● Your assignment: There is one span to output from the data below: the lines starting at the line with "before layout *" and ending at the line with "(cnt_q >= 2'd1);". Output it exactly, ends included, nothing more.

════════════════════

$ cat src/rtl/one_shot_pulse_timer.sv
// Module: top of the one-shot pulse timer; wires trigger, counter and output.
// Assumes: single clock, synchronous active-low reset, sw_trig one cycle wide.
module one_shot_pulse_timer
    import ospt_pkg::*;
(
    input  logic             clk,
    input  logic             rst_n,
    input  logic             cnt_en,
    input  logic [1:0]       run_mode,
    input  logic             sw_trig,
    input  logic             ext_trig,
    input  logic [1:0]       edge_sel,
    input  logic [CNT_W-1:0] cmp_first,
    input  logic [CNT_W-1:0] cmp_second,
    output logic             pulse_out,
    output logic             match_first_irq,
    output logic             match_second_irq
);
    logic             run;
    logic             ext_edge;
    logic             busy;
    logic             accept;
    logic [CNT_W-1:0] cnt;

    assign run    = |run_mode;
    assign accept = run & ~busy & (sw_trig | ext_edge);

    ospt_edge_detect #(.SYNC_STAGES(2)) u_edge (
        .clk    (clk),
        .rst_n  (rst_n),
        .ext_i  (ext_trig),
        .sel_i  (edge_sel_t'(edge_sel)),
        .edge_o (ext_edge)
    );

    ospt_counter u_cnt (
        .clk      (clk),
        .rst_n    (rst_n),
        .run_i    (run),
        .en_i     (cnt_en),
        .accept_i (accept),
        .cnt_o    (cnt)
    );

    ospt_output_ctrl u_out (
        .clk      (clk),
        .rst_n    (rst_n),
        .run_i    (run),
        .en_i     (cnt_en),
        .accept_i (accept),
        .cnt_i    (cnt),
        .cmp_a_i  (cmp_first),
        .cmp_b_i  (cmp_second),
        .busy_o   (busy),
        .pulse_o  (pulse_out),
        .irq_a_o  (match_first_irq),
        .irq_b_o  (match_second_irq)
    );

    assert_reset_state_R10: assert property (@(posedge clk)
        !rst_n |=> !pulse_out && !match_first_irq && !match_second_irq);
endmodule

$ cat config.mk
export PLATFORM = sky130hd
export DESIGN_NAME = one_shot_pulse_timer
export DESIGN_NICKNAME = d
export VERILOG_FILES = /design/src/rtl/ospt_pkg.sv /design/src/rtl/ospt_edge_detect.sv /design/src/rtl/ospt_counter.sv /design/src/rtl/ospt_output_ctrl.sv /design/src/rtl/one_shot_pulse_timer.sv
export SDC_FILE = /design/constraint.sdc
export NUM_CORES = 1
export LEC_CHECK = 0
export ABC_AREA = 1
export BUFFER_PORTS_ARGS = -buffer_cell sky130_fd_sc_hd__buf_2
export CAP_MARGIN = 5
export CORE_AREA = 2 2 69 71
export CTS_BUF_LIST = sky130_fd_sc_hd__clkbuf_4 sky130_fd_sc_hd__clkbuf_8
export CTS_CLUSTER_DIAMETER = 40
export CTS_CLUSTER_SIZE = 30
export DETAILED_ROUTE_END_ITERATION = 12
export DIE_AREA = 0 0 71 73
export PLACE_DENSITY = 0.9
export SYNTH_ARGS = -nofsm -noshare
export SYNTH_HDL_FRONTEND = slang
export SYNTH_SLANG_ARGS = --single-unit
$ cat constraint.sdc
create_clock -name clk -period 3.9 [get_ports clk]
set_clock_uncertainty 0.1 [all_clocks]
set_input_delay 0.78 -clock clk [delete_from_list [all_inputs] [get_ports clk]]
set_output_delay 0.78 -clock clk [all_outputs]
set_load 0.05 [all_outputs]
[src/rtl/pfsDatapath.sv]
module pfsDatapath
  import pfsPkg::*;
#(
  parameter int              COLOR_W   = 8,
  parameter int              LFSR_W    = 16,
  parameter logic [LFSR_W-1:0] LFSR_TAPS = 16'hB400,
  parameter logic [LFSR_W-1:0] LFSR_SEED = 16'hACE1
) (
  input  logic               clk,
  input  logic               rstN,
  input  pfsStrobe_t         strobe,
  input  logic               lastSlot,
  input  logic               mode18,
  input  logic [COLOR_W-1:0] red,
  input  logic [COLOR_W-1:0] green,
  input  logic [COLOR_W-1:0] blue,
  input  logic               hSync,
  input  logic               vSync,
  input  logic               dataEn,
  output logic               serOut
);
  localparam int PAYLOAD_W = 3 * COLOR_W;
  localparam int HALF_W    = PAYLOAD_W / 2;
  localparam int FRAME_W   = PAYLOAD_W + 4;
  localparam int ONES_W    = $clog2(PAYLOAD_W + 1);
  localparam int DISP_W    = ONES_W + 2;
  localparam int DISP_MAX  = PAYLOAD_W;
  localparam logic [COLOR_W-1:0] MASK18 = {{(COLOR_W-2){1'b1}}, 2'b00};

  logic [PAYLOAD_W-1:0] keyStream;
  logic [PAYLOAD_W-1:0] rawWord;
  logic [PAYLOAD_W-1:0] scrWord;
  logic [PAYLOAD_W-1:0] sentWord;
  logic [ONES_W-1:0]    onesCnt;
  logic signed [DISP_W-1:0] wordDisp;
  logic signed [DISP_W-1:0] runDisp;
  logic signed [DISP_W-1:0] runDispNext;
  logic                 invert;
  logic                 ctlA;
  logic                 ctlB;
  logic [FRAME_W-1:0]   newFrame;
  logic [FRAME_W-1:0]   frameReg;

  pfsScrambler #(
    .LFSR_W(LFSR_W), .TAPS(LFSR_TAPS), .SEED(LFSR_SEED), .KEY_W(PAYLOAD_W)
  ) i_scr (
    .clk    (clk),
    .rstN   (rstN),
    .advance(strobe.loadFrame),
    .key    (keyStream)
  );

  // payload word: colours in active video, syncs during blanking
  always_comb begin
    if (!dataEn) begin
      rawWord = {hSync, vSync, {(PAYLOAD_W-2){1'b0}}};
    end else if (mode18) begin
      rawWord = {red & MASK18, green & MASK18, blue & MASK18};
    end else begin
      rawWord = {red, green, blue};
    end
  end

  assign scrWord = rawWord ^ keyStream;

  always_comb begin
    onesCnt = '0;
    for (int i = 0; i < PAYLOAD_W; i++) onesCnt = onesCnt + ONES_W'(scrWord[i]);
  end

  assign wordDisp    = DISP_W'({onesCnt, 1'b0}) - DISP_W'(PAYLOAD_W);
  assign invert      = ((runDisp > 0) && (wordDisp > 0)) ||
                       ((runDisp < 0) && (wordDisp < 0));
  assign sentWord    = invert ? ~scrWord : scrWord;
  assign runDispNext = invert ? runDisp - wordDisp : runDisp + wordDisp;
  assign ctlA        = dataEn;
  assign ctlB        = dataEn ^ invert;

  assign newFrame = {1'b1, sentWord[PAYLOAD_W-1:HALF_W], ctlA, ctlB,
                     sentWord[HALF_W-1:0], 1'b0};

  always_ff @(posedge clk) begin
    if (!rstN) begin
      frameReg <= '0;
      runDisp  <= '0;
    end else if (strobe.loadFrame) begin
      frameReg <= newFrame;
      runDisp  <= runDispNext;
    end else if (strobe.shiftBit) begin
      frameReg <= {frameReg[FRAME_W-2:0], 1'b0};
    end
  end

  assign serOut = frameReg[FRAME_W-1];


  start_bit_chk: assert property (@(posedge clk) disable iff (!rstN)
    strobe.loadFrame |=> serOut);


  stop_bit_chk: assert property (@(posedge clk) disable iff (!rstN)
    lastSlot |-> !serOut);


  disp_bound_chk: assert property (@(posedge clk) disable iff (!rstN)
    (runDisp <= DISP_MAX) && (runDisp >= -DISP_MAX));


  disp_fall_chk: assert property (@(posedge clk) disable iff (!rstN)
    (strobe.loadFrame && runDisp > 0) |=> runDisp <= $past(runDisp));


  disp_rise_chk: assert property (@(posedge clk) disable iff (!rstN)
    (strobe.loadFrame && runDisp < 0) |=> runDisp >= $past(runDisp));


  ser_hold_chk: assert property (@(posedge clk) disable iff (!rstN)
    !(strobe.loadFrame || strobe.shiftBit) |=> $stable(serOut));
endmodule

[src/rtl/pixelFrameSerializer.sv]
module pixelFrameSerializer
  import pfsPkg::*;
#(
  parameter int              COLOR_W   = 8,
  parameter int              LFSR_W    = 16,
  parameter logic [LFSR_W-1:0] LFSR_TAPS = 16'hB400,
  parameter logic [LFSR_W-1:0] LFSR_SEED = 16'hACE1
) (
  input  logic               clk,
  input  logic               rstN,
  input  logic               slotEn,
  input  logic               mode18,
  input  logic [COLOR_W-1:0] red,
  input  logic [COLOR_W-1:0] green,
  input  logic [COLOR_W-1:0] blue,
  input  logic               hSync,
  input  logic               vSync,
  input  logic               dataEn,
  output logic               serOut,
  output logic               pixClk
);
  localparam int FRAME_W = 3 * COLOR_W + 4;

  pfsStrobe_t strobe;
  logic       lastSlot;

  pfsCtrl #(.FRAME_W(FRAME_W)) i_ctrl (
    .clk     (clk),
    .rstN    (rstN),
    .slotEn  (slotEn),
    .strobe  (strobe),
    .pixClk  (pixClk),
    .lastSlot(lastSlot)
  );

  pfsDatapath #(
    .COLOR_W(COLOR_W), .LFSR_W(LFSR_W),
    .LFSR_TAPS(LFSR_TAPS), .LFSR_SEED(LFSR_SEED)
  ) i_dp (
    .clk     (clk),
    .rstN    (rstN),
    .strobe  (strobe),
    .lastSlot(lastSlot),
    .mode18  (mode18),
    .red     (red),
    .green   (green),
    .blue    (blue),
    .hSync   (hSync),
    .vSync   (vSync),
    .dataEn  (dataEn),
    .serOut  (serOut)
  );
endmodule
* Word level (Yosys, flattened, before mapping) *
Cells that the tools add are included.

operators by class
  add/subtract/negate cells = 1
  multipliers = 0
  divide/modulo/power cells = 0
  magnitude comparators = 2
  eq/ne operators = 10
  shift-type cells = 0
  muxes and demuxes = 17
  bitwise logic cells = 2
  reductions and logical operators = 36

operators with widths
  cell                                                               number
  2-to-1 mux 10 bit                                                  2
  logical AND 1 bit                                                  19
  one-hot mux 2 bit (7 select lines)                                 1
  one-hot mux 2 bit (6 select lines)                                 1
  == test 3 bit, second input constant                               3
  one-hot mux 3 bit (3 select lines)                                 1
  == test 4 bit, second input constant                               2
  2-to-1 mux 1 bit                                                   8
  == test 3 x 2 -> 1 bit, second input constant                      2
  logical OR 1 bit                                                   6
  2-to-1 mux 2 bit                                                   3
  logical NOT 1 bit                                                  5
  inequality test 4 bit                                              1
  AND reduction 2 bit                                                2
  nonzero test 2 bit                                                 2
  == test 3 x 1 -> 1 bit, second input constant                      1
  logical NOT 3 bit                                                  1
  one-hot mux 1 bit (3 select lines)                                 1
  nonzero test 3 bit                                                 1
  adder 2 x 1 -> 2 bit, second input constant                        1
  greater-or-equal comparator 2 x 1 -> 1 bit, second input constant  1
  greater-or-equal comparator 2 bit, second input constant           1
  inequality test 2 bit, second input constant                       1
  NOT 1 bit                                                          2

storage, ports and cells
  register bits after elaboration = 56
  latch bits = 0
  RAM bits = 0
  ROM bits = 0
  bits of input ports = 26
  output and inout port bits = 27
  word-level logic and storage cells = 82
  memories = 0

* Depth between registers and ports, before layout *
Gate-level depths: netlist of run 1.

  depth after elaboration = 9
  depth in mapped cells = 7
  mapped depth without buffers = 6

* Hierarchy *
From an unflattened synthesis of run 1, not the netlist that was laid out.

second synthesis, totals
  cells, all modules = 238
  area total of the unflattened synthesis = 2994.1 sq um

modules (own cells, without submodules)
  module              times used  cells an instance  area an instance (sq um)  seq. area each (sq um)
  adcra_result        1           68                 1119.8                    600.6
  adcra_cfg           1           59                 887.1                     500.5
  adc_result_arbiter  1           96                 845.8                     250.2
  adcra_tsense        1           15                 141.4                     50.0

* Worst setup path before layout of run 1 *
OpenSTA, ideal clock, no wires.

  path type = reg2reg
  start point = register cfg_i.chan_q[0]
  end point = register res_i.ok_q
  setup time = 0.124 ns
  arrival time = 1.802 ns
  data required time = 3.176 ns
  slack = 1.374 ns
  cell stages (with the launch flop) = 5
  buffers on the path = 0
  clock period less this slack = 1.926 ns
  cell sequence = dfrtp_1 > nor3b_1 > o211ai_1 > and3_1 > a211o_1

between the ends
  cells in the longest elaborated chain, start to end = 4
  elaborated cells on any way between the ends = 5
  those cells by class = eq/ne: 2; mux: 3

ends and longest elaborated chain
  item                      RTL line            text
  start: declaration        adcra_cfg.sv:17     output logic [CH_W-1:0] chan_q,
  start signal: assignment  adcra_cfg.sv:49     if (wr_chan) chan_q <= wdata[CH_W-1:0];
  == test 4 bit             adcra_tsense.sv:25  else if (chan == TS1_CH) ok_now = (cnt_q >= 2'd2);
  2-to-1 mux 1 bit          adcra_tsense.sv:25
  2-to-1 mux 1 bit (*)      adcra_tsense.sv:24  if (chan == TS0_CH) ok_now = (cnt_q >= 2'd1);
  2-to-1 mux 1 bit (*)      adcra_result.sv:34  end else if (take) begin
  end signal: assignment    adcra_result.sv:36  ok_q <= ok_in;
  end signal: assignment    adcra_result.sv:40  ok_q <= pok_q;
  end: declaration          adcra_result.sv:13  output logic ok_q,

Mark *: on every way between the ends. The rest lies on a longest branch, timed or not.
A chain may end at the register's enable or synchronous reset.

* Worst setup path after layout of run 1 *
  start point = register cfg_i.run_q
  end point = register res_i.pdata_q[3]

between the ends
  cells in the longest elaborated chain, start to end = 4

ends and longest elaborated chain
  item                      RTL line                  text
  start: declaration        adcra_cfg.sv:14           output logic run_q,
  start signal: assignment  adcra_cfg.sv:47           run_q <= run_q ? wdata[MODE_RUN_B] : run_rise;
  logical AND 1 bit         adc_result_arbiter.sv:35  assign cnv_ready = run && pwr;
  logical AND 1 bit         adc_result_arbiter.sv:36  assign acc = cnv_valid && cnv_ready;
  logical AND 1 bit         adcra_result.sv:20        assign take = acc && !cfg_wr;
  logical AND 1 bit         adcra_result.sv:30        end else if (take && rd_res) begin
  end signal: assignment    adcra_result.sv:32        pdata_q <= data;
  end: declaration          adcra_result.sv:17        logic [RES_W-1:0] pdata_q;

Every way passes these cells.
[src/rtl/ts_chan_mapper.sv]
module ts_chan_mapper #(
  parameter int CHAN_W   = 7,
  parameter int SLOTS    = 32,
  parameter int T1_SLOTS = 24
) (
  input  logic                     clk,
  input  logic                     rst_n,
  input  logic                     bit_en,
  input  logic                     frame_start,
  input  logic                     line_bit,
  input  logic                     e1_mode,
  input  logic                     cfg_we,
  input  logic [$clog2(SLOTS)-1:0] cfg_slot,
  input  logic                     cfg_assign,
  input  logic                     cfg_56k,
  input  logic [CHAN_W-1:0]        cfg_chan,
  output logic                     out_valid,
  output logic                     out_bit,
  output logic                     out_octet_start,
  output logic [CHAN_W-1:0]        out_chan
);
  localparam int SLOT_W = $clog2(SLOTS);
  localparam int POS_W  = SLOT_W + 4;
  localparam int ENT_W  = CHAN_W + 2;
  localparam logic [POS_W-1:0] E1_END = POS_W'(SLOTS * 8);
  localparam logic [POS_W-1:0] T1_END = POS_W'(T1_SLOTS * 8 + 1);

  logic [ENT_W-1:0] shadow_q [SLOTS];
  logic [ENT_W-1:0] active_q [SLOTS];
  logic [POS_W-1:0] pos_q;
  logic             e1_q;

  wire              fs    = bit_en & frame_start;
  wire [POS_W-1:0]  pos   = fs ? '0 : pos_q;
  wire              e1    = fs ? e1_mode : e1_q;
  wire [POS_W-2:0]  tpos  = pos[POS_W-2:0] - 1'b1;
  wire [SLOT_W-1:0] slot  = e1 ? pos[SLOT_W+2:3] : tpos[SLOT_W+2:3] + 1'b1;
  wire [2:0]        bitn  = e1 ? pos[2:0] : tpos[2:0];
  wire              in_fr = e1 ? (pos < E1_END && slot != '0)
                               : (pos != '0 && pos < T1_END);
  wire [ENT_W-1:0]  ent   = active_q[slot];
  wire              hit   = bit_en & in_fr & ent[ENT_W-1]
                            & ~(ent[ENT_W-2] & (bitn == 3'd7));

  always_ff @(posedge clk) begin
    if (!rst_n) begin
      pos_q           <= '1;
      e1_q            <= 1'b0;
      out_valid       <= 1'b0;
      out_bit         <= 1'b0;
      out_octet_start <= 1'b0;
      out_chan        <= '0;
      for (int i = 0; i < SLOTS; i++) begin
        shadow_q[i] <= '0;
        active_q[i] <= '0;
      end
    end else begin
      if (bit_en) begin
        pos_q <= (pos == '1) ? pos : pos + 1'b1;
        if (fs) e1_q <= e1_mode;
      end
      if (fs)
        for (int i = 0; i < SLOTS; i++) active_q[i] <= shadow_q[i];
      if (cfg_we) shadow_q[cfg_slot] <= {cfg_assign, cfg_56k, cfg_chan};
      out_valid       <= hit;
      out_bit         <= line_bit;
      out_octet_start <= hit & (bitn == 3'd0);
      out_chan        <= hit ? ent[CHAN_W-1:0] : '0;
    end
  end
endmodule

════════════════════

● Solution below:
* Depth between registers and ports, before layout *
Gate-level depths: netlist of run 1.

  depth after elaboration = 9
  depth in mapped cells = 7
  mapped depth without buffers = 6

* Hierarchy *
From an unflattened synthesis of run 1, not the netlist that was laid out.

second synthesis, totals
  cells, all modules = 238
  area total of the unflattened synthesis = 2994.1 sq um

modules (own cells, without submodules)
  module              times used  cells an instance  area an instance (sq um)  seq. area each (sq um)
  adcra_result        1           68                 1119.8                    600.6
  adcra_cfg           1           59                 887.1                     500.5
  adc_result_arbiter  1           96                 845.8                     250.2
  adcra_tsense        1           15                 141.4                     50.0

* Worst setup path before layout of run 1 *
OpenSTA, ideal clock, no wires.

  path type = reg2reg
  start point = register cfg_i.chan_q[0]
  end point = register res_i.ok_q
  setup time = 0.124 ns
  arrival time = 1.802 ns
  data required time = 3.176 ns
  slack = 1.374 ns
  cell stages (with the launch flop) = 5
  buffers on the path = 0
  clock period less this slack = 1.926 ns
  cell sequence = dfrtp_1 > nor3b_1 > o211ai_1 > and3_1 > a211o_1

between the ends
  cells in the longest elaborated chain, start to end = 4
  elaborated cells on any way between the ends = 5
  those cells by class = eq/ne: 2; mux: 3

ends and longest elaborated chain
  item                      RTL line            text
  start: declaration        adcra_cfg.sv:17     output logic [CH_W-1:0] chan_q,
  start signal: assignment  adcra_cfg.sv:49     if (wr_chan) chan_q <= wdata[CH_W-1:0];
  == test 4 bit             adcra_tsense.sv:25  else if (chan == TS1_CH) ok_now = (cnt_q >= 2'd2);
  2-to-1 mux 1 bit          adcra_tsense.sv:25
  2-to-1 mux 1 bit (*)      adcra_tsense.sv:24  if (chan == TS0_CH) ok_now = (cnt_q >= 2'd1);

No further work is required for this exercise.